:: Records from a dataset ::

BEGIN

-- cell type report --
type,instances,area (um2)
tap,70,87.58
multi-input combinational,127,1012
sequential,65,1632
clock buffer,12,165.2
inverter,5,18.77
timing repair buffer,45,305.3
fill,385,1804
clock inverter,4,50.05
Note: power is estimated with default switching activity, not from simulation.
<file path="config.mk">
export PLATFORM = sky130hd
export DESIGN_NAME = quad_dac_if
export DESIGN_NICKNAME = d
export VERILOG_FILES = /design/src/rtl/qdac_pkg.sv /design/src/rtl/qdac_sync.sv /design/src/rtl/qdac_frame_rx.sv /design/src/rtl/qdac_regs.sv /design/src/rtl/quad_dac_if.sv
export SDC_FILE = /design/constraint.sdc
export NUM_CORES = 1
export LEC_CHECK = 0
export ABC_AREA = 1
export CAP_MARGIN = 20
export CORE_MARGIN = 2
export CORE_UTILIZATION = 60
export DETAILED_ROUTE_END_ITERATION = 16
export DONT_BUFFER_PORTS = 1
export GPL_TIMING_DRIVEN = 0
export PLACE_DENSITY = 0.85
export SETUP_SLACK_MARGIN = 0.3
export SYNTH_ARGS = -nofsm -noshare
export SYNTH_HDL_FRONTEND = slang
export SYNTH_SLANG_ARGS = --single-unit
</file>
<file path="constraint.sdc">
create_clock -name clk -period 4 [get_ports clk]
set_input_delay 0.4 -clock clk [delete_from_list [all_inputs] [get_ports clk]]
set_output_delay 0.4 -clock clk [all_outputs]
set_load 0.02 [all_outputs]
</file>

END

:: Task ::
Could you print, word for word, the line containing "fill,385,1804" and every line after it through the end of the records, and nothing else?

:: Response to the exercise ::
fill,385,1804
clock inverter,4,50.05
Note: power is estimated with default switching activity, not from simulation.
<file path="config.mk">
export PLATFORM = sky130hd
export DESIGN_NAME = quad_dac_if
export DESIGN_NICKNAME = d
export VERILOG_FILES = /design/src/rtl/qdac_pkg.sv /design/src/rtl/qdac_sync.sv /design/src/rtl/qdac_frame_rx.sv /design/src/rtl/qdac_regs.sv /design/src/rtl/quad_dac_if.sv
export SDC_FILE = /design/constraint.sdc
export NUM_CORES = 1
export LEC_CHECK = 0
export ABC_AREA = 1
export CAP_MARGIN = 20
export CORE_MARGIN = 2
export CORE_UTILIZATION = 60
export DETAILED_ROUTE_END_ITERATION = 16
export DONT_BUFFER_PORTS = 1
export GPL_TIMING_DRIVEN = 0
export PLACE_DENSITY = 0.85
export SETUP_SLACK_MARGIN = 0.3
export SYNTH_ARGS = -nofsm -noshare
export SYNTH_HDL_FRONTEND = slang
export SYNTH_SLANG_ARGS = --single-unit
</file>
<file path="constraint.sdc">
create_clock -name clk -period 4 [get_ports clk]
set_input_delay 0.4 -clock clk [delete_from_list [all_inputs] [get_ports clk]]
set_output_delay 0.4 -clock clk [all_outputs]
set_load 0.02 [all_outputs]
</file>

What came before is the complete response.